Well, I got to read that book I borrowed at last. I have not finished, mind you. But it's because I'm saving the other half for my trip back. It's awfully boring flying across the country. Even more when your flight companions are two big straight males (young-ish, but given that they are ten inches taller and about eighty pounds heavier, you could never tell)who spend the flight watching Entourage, drinking Bud Light, munching on tobacco (oh, yes, they did) and spitting in the empty beer cans while they play cards AND keep score in a little ratty notebook.
After writing that, I think it was not that boring. I was half-mesmerized by your novel and half-curious about these specimens. My inner ethnographer came up for breath. After all, it was a very different experience, being trapped in a big flying monster with two males of a species I'm not usually that close to. I'm telling you, even the way they smelled was different. The vibes (kind of aloof, but curious, very aware of my sitting next to them in a rolling stone t-shirt, skinny jeans and my studded cockrings wore as bracelets), the voices (deep, somehow gruff, with a littlt lilt to them), the topics they talked about (cards, women?, football -the first thing the one next to me did when we landed was flip out his phone and find out the scores of a game to later tell the rest of his posse about it?), their reading material (Stuff, with a half-naked chick in the cover), the wallpaper in the guy's computer (football players, in all their shoulder-padded, lycra-ed glory) and their clothes (frayed cargo shorts, flip-flops in one, sandals AND socks in the other, caps).
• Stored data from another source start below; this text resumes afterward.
### src/rtl/pipe_hazard_unit.sv
// Hazard/forwarding controller for the 5-stage RV32 pipeline.
// Define HAZARD_PERF_EN to add stall/flush cycle performance counters.
module pipe_hazard_unit
    import pipe_hazard_pkg::*;
#(
    parameter int unsigned AW         = AW_DEF,
    parameter int unsigned NFWD       = 2,
    parameter int unsigned LOAD_LAT   = 1,
    parameter int unsigned FLUSH_SHDW = 1
) (
    input  logic                      clk,
    input  logic                      rst_n,
    input  logic [AW-1:0]             if_rs1_i,
    input  logic [AW-1:0]             if_rs2_i,
    input  logic                      if_rs1_use_i,
    input  logic                      if_rs2_use_i,
    input  logic                      id_is_load_i,
    input  logic [AW-1:0]             id_rd_i,
    input  logic [AW-1:0]             id_rs1_i,
    input  logic [AW-1:0]             id_rs2_i,
    input  logic [AW-1:0]             ex_rs2_i,
    input  logic [NFWD*AW-1:0]        fwd_rd_i,
    input  logic [NFWD-1:0]           fwd_we_i,
    input  logic                      lop_issue_i,
    input  logic                      lop_done_i,
    input  logic [AW-1:0]             lop_done_rd_i,
    input  logic                      br_taken_i,
    input  logic                      jump_i,
    output logic                      stall_o,
    output logic                      if_id_flush_o,
    output logic                      ex_flush_o,
    output logic [sel_width(NFWD)-1:0] fwd_a_sel_o,
    output logic [sel_width(NFWD)-1:0] fwd_b_sel_o,
    output logic                      fwd_dmem_o,
    output logic [(1<<AW)-1:0]        sb_busy_o
`ifdef HAZARD_PERF_EN
    ,
    output logic [31:0]               perf_stall_cnt_o,
    output logic [31:0]               perf_flush_cnt_o
`endif
);

    localparam int unsigned SELW = sel_width(NFWD);
    localparam int unsigned LUW  = cnt_width(LOAD_LAT - 1);
    localparam int unsigned FLW  = cnt_width(FLUSH_SHDW);
    localparam int unsigned NR   = 1 << AW;

    logic [LUW-1:0]  lu_cnt, lu_cnt_nxt;
    logic [FLW-1:0]  fl_cnt, fl_cnt_nxt;
    logic [SELW-1:0] fwd_a_sel_c, fwd_b_sel_c;
    logic            fwd_dmem_c;
    logic            detect_c, redirect_c, flush_act_c, sb_stall_c, stall_c;
    logic            pend_a_c, pend_b_c;
    logic [NR-1:0]   sb_busy;

    hazard_scoreboard #(.AW(AW)) u_sb (
        .clk      (clk),
        .rst_n    (rst_n),
        .set_en   (lop_issue_i),
        .set_rd   (id_rd_i),
        .clr_en   (lop_done_i),
        .clr_rd   (lop_done_rd_i),
        .rd_a     (if_rs1_i),
        .rd_b     (if_rs2_i),
        .pend_a_c (pend_a_c),
        .pend_b_c (pend_b_c),
        .busy     (sb_busy)
    );

    // Youngest matching source wins: scan oldest to youngest, last hit kept.
    always_comb begin
        fwd_a_sel_c = SELW'(FWD_RF);
        fwd_b_sel_c = SELW'(FWD_RF);
        for (int k = int'(NFWD) - 1; k >= 0; k--) begin
            if (fwd_we_i[k] && (fwd_rd_i[k*AW +: AW] != '0)) begin
                if (fwd_rd_i[k*AW +: AW] == id_rs1_i) fwd_a_sel_c = SELW'(k + 1);
                if (fwd_rd_i[k*AW +: AW] == id_rs2_i) fwd_b_sel_c = SELW'(k + 1);
            end
        end
    end

    if (NFWD >= 2) begin : g_dmem
        assign fwd_dmem_c = fwd_we_i[1] && (fwd_rd_i[AW +: AW] != '0)
                            && (fwd_rd_i[AW +: AW] == ex_rs2_i);
    end else begin : g_no_dmem
        assign fwd_dmem_c = 1'b0;
    end

    // Stall/flush decision and counter next-state.
    always_comb begin
        detect_c    = id_is_load_i && (id_rd_i != '0)
                      && ((if_rs1_use_i && (if_rs1_i == id_rd_i))
                       || (if_rs2_use_i && (if_rs2_i == id_rd_i)));
        sb_stall_c  = (if_rs1_use_i && pend_a_c) || (if_rs2_use_i && pend_b_c);
        redirect_c  = br_taken_i || jump_i;
        flush_act_c = redirect_c || (fl_cnt != '0);
        stall_c     = !flush_act_c && (detect_c || (lu_cnt != '0) || sb_stall_c);

        lu_cnt_nxt = lu_cnt;
        if (flush_act_c) begin
            lu_cnt_nxt = '0;
        end else if (detect_c) begin
            lu_cnt_nxt = LUW'(LOAD_LAT - 1);
        end else if (lu_cnt != '0) begin
            lu_cnt_nxt = lu_cnt - LUW'(1);
        end

        fl_cnt_nxt = fl_cnt;
        if (redirect_c) begin
            fl_cnt_nxt = FLW'(FLUSH_SHDW);
        end else if (fl_cnt != '0) begin
            fl_cnt_nxt = fl_cnt - FLW'(1);
        end
    end

    always_ff @(posedge clk) begin
        if (!rst_n) begin
            lu_cnt <= '0;
            fl_cnt <= '0;
        end else begin
            lu_cnt <= lu_cnt_nxt;
            fl_cnt <= fl_cnt_nxt;
        end
    end

    // Outputs held low while reset is asserted.
    always_comb begin
        stall_o       = rst_n && stall_c;
        if_id_flush_o = rst_n && flush_act_c;
        ex_flush_o    = rst_n && br_taken_i;
        fwd_a_sel_o   = rst_n ? fwd_a_sel_c : '0;
        fwd_b_sel_o   = rst_n ? fwd_b_sel_c : '0;
        fwd_dmem_o    = rst_n && fwd_dmem_c;
        sb_busy_o     = rst_n ? sb_busy : '0;
    end

`ifdef HAZARD_PERF_EN
    always_ff @(posedge clk) begin
        if (!rst_n) begin
            perf_stall_cnt_o <= '0;
            perf_flush_cnt_o <= '0;
        end else begin
            if (stall_o)       perf_stall_cnt_o <= perf_stall_cnt_o + 32'd1;
            if (if_id_flush_o) perf_flush_cnt_o <= perf_flush_cnt_o + 32'd1;
        end
    end
`endif

endmodule
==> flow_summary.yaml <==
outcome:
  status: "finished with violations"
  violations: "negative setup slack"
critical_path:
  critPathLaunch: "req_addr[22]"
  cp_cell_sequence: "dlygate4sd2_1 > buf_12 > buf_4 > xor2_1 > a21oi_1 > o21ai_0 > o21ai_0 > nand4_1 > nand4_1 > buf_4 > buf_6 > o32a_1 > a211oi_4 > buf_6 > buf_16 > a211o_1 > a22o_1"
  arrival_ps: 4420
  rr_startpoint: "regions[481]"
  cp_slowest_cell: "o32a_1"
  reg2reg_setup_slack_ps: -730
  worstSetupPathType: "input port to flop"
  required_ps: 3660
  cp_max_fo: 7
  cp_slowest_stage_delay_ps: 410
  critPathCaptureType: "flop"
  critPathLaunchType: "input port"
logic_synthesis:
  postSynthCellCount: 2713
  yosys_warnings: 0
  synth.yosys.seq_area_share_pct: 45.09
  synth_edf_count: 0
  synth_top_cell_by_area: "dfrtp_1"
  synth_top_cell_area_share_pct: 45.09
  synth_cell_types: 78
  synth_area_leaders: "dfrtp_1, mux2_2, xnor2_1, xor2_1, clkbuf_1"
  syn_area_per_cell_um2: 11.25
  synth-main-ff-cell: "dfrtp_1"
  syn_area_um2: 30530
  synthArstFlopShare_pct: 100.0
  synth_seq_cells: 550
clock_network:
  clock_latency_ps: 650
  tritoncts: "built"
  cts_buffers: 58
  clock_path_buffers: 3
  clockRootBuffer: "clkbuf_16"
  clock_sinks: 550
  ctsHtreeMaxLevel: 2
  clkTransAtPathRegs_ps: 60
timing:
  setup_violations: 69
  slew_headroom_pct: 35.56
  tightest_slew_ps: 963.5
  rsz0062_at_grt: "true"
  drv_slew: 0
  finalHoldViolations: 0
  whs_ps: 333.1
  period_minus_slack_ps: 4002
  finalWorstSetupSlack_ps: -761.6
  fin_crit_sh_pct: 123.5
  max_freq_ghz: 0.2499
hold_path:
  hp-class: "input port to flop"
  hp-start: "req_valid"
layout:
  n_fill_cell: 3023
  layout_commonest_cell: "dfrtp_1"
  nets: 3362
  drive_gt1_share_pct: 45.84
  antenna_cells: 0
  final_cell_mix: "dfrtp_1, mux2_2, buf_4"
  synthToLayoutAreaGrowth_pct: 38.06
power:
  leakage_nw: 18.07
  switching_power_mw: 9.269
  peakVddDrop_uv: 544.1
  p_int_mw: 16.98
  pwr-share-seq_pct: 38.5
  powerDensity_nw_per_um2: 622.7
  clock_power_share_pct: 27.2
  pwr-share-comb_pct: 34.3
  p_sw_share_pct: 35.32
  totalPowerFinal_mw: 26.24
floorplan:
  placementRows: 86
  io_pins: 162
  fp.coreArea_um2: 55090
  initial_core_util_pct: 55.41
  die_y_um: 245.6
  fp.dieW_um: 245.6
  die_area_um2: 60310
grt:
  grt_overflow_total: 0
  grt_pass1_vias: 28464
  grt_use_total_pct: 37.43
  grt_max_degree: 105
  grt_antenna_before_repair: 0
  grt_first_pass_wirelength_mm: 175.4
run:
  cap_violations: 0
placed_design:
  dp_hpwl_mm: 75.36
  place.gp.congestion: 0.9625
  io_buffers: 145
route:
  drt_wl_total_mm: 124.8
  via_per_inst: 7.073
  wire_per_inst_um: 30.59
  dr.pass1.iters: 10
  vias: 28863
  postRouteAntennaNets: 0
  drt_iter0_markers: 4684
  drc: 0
[src/rtl/cash_dispense_ctrl.sv]
// rtl/cash_dispense_ctrl.sv - plans a greedy bill breakdown and drives the ejection motor bill by bill
module cash_dispense_ctrl
    import cajero_pkg::*;
#(
    parameter int MONTO_W     = 32,
    parameter int CNT_W       = 10,
    parameter int ACK_TIMEOUT = 255
) (
    input  logic               CLK,
    input  logic               Reset,
    input  logic               Entregar_dinero,
    input  logic [MONTO_W-1:0] Monto,
    input  logic               Carga_STB,
    input  logic [1:0]         Carga_cassette,
    input  logic [CNT_W-1:0]   Carga_cant,
    input  logic               Billete_ack,
    output logic               Expulsar,
    output logic [1:0]         Cassette_sel,
    output logic               Ocupado,
    output logic               Dispensado,
    output logic               Error_dispensa,
    output logic [MONTO_W-1:0] Restante
);

    localparam int TMO_W = $clog2(ACK_TIMEOUT + 1);

    disp_state_t                   state_q, state_d;
    logic [1:0]                    d_q, d_d;
    logic [1:0]                    sel_q, sel_d;
    logic [MONTO_W-1:0]            rem_q, rem_d;
    logic [MONTO_W-1:0]            restante_q, restante_d;
    logic [MONTO_W-1:0]            quot;
    logic [N_DENOM-1:0][CNT_W-1:0] n_q, n_d;
    logic [N_DENOM-1:0][CNT_W-1:0] inv;
    logic [CNT_W-1:0]              take;
    logic [TMO_W-1:0]              tmo_q, tmo_d;
    logic [N_DENOM-1:0]            load_en, dec_en, nz;

    for (genvar i = 0; i < N_DENOM; i++) begin : g_cas
        denom_cassette #(.CNT_W(CNT_W)) u_cas (
            .clk      (CLK),
            .reset    (Reset),
            .load_en  (load_en[i]),
            .load_cnt (Carga_cant),
            .dec_en   (dec_en[i]),
            .inv      (inv[i])
        );
    end

    // Next-state logic: plan one denomination per cycle, then hand bills to the motor one at a time.
    always_comb begin
        state_d    = state_q;
        d_d        = d_q;
        sel_d      = sel_q;
        rem_d      = rem_q;
        restante_d = restante_q;
        n_d        = n_q;
        tmo_d      = tmo_q;
        load_en    = '0;
        dec_en     = '0;
        nz         = '0;
        quot       = '0;
        take       = '0;
        case (state_q)
            ST_IDLE: begin
                if (Carga_STB) load_en[Carga_cassette] = 1'b1;
                if (Entregar_dinero) begin
                    rem_d      = Monto;
                    restante_d = Monto;
                    d_d        = 2'd0;
                    n_d        = '0;
                    state_d    = ST_PLAN;
                end
            end
            ST_PLAN: begin
                case (d_q)
                    2'd0:    quot = rem_q / MONTO_W'(DEN[0]);
                    2'd1:    quot = rem_q / MONTO_W'(DEN[1]);
                    2'd2:    quot = rem_q / MONTO_W'(DEN[2]);
                    default: quot = rem_q / MONTO_W'(DEN[3]);
                endcase
                take     = (quot < MONTO_W'(inv[d_q])) ? CNT_W'(quot) : inv[d_q];
                n_d[d_q] = take;
                rem_d    = rem_q - MONTO_W'(take) * MONTO_W'(DEN[d_q]);
                d_d      = d_q + 2'd1;
                if (d_q == 2'd3) begin
                    // The first bill request is issued straight from the last plan step.
                    for (int i = 0; i < N_DENOM; i++) nz[i] = (n_d[i] != '0);
                    if (rem_d != '0) begin
                        state_d = ST_ERROR;
                    end else if (nz != '0) begin
                        sel_d   = lowest_set(nz);
                        tmo_d   = '0;
                        state_d = ST_WAIT_ACK;
                    end else begin
                        state_d = ST_DONE;
                    end
                end
            end
            ST_EJECT: begin
                for (int i = 0; i < N_DENOM; i++) nz[i] = (n_q[i] != '0);
                if (nz != '0) begin
                    sel_d   = lowest_set(nz);
                    tmo_d   = '0;
                    state_d = ST_WAIT_ACK;
                end else begin
                    state_d = ST_DONE;
                end
            end
            ST_WAIT_ACK: begin
                // An ack on the last allowed cycle still counts as a delivered bill.
                if (Billete_ack) begin
                    n_d[sel_q]    = n_q[sel_q] - CNT_W'(1);
                    dec_en[sel_q] = 1'b1;
                    restante_d    = restante_q - MONTO_W'(DEN[sel_q]);
                    state_d       = ST_EJECT;
                end else if (tmo_q == TMO_W'(ACK_TIMEOUT - 1)) begin
                    state_d = ST_ERROR;
                end else begin
                    tmo_d = tmo_q + TMO_W'(1);
                end
            end
            ST_DONE:  state_d = ST_IDLE;
            ST_ERROR: state_d = ST_IDLE;
            default:  state_d = ST_IDLE;
        endcase
    end

    // Controller state registers.
    always_ff @(posedge CLK) begin
        if (Reset) begin
            state_q    <= ST_IDLE;
            d_q        <= '0;
            sel_q      <= '0;
            rem_q      <= '0;
            restante_q <= '0;
            n_q        <= '0;
            tmo_q      <= '0;
        end else begin
            state_q    <= state_d;
            d_q        <= d_d;
            sel_q      <= sel_d;
            rem_q      <= rem_d;
            restante_q <= restante_d;
            n_q        <= n_d;
            tmo_q      <= tmo_d;
        end
    end

    assign Expulsar       = (state_q == ST_WAIT_ACK);
    assign Cassette_sel   = sel_q;
    assign Ocupado        = (state_q != ST_IDLE);
    assign Dispensado     = (state_q == ST_DONE);
    assign Error_dispensa = (state_q == ST_ERROR);
    assign Restante       = restante_q;

endmodule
All that was kind of in a strong contrast with my reading (Boy Meets Boy) my music (Groove Armada) and most everything about me. That book was an even more detached reality than the one I was living with these two beings that could not have been more different and alien to me than I was for them. The book is really cool. Very, very smart and witty and painfully naive at times (something like you, babyboy, so I kind of thought of you being Paul-ish) and all I could think about was overexposed colors and first stubble and school cafeteria smells. The part I liked the best? When Noah goes to visit Paul to his house and lands there with flowers and a smile. Isn't that romantic? Not to mention that he can actually use words in a sentence that most boys would have to look up in Wikipedia. This is the kind of stuff that totally spoils you and then nobody measures up to the men in your head. That is maybe why the men next to me seemed so totally Neardenthal-ish. Fiction is sometimes better than fact. And for that I thank these binary codes, that allow that fiction to become real. Even if it is only in ones and zeroes. Talk to you, babyboy.